A couple of hours and the day would begin: endless, methodical duties of housekeeping, mindless routine, but it was better than doing nothing.
There was still a sporadic crackle of machine-gun fire and the whine of sniper bullets.
An hour till dawn.
Joseph was sitting on an upturned ration case when Sergeant Renshaw came into the bunker, pulling the gas curtain aside to peer in.
Joseph looked up. He could see bad news in the man's face.
"I'm afraid Mordaff got it tonight," he said, coming in and letting the curtain fall again. "Sorry. Don't really know what happened. Ashton's death seems to have ... well, he lost his nerve. More or less went over the top all by himself. Suppose he was determined to go and give Fritz a bloody nose, on Ashton's account. Stupid bastard! Sorry, Chaplain."
He did not need to explain himself, or to apologize. Joseph knew exactly the fury and the grief he felt at such a futile waste. To this was added a sense of guilt that he had not stopped it. He should have realized Mordaff was so close to breaking. He should have seen it. That was his job.

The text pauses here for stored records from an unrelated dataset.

File: config.mk
export PLATFORM = sky130hd
export DESIGN_NAME = sram6116_axil_slave
export DESIGN_NICKNAME = d
export VERILOG_FILES = /design/src/rtl/sram6116_pkg.sv /design/src/rtl/sram6116_byte_seq.sv /design/src/rtl/sram6116_axil_slave.sv
export SDC_FILE = /design/constraint.sdc
export NUM_CORES = 1
export LEC_CHECK = 0
export ABC_CLOCK_PERIOD_IN_PS = 2100
export BUFFER_PORTS_ARGS = -buffer_cell sky130_fd_sc_hd__buf_4
export CAP_MARGIN = 25
export CORE_ASPECT_RATIO = 0.7
export CORE_MARGIN = 1
export CORE_UTILIZATION = 38
export DETAILED_ROUTE_END_ITERATION = 16
export GPL_TIMING_DRIVEN = 0
export PLACE_DENSITY = 0.79
export SYNTH_ARGS = -nofsm -noshare
export SYNTH_HDL_FRONTEND = slang
export SYNTH_SLANG_ARGS = --single-unit
File: constraint.sdc
create_clock -name ACLK -period 2.1 [get_ports ACLK]
set_input_delay 0.315 -clock ACLK [delete_from_list [all_inputs] [get_ports ACLK]]
set_output_delay 0.315 -clock ACLK [all_outputs]
set_load 0.1 [all_outputs]
## config.mk

```make
export PLATFORM = sky130hd
export DESIGN_NAME = cache_control_flat
export DESIGN_NICKNAME = d
export VERILOG_FILES = /design/src/rtl/cache_control_if.sv /design/src/rtl/cache_control.sv /design/src/flat_wrapper.sv
export SDC_FILE = /design/constraint.sdc
export NUM_CORES = 1
export LEC_CHECK = 0
export CAP_MARGIN = 10
export CORE_MARGIN = 2
export CORE_UTILIZATION = 45
export CTS_CLUSTER_DIAMETER = 120
export DETAILED_ROUTE_END_ITERATION = 7
export PLACE_DENSITY = 0.82
export SLEW_MARGIN = 40
export SYNTH_ARGS = -nofsm -noshare
export SYNTH_HDL_FRONTEND = slang
export SYNTH_SLANG_ARGS = --single-unit
```

## constraint.sdc

```tcl
create_clock -name clk -period 2.8 [get_ports clk]
set_input_delay 0.56 -clock clk [delete_from_list [all_inputs] [get_ports clk]]
set_output_delay 0.56 -clock clk [all_outputs]
set_load 0.02 [all_outputs]
```
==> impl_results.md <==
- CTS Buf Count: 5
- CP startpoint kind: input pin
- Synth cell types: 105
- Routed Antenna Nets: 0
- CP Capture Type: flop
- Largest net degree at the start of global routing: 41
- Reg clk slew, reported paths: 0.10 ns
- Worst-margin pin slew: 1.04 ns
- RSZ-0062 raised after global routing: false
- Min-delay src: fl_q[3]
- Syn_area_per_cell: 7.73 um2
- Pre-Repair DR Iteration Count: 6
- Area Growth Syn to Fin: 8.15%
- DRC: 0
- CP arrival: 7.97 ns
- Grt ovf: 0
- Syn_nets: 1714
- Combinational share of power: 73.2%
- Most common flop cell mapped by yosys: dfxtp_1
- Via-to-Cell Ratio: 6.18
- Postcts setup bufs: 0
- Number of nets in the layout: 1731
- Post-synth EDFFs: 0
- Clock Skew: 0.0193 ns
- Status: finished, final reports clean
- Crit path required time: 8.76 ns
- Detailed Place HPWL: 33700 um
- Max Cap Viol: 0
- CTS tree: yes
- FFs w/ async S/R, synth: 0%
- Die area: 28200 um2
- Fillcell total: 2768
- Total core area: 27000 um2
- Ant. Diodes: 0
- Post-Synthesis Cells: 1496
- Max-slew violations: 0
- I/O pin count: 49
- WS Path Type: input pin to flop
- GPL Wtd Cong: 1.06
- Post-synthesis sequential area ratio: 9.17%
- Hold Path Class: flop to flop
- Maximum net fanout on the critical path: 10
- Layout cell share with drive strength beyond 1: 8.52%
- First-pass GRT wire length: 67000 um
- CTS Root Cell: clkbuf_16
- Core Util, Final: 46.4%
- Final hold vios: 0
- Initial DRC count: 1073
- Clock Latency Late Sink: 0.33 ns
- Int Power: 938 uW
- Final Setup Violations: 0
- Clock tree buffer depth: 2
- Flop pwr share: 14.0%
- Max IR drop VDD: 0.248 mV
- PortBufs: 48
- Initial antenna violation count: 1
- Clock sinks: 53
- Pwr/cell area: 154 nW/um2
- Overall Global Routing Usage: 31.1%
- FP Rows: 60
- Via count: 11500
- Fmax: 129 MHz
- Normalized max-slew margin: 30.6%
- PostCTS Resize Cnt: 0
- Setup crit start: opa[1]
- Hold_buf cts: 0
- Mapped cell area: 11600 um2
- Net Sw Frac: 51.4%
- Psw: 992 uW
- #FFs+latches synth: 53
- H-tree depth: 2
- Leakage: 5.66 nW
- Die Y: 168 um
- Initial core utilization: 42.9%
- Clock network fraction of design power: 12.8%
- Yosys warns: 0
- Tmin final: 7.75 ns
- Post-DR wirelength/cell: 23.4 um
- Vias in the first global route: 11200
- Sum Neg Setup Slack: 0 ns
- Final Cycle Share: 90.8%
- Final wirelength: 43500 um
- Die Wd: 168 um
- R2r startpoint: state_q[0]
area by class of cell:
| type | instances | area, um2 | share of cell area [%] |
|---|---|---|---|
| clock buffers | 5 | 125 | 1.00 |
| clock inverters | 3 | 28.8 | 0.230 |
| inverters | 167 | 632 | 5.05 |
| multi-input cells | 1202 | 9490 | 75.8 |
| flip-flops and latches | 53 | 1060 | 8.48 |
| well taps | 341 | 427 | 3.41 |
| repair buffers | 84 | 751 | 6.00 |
## config.mk

```make
export PLATFORM = sky130hd
export DESIGN_NAME = recv_pkg_segmenter_flat
export DESIGN_NICKNAME = d
export VERILOG_FILES = /design/src/rtl/recv_pkg_segmenter_if.sv /design/src/rtl/recv_pkg_segmenter.sv /design/src/flat_wrapper.sv
export SDC_FILE = /design/constraint.sdc
export NUM_CORES = 1
export LEC_CHECK = 0
export CAP_MARGIN = 10
export CORE_AREA = 8 8 503 505
export CTS_BUF_LIST = sky130_fd_sc_hd__clkbuf_16
export CTS_CLUSTER_SIZE = 24
export DETAILED_ROUTE_END_ITERATION = 16
export DIE_AREA = 0 0 511 513
export PLACE_DENSITY = 0.34
export SETUP_SLACK_MARGIN = 0.15
export SLEW_MARGIN = 25
export SYNTH_ARGS = -nofsm -noshare
export SYNTH_HDL_FRONTEND = slang
export SYNTH_SLANG_ARGS = --single-unit
```

## constraint.sdc

```tcl
create_clock -name clock -period 9.4 [get_ports clock]
set_input_delay 1.88 -clock clock [delete_from_list [all_inputs] [get_ports clock]]
set_output_delay 1.88 -clock clock [all_outputs]
set_load 0.005 [all_outputs]
```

He stood up slowly. "Thanks for telling me, Sergeant. Where is he?"
"He's gone, Chaplain." Renshaw remained near the doorway. "You can't help'im now."
"I know that. I just want to ... I don't know ... apologize to him. I let him down. I didn't understand he was ... so ..."
"You can't be everybody's keeper," Renshaw said gently. "Too many of us. It's not been a bad night otherwise. Got a trench raid coming off soon. Just wish we could get that damn sniper across the way there." He scraped a match and lit his cigarette. "But morale's good. That was a brave thing Captain Holt did out there. He wanted the chance to do something to hearten the men. He saw it and took it. Pity about Ashton, but that doesn't alter Holt's courage. Could see him, you know, by the star shells. Right out there beyond the last wire, bent double, carrying Ashton on his back. Poor devil went crazy. Running around like a fool. Have got the whole patrol killed if Holt hadn't gone after him. Hell of a job getting him back. Fell a couple of times. Reckon that's worth a mention in dispatches, at least. Heartens the men, knowing our officers have got that kind of spirit."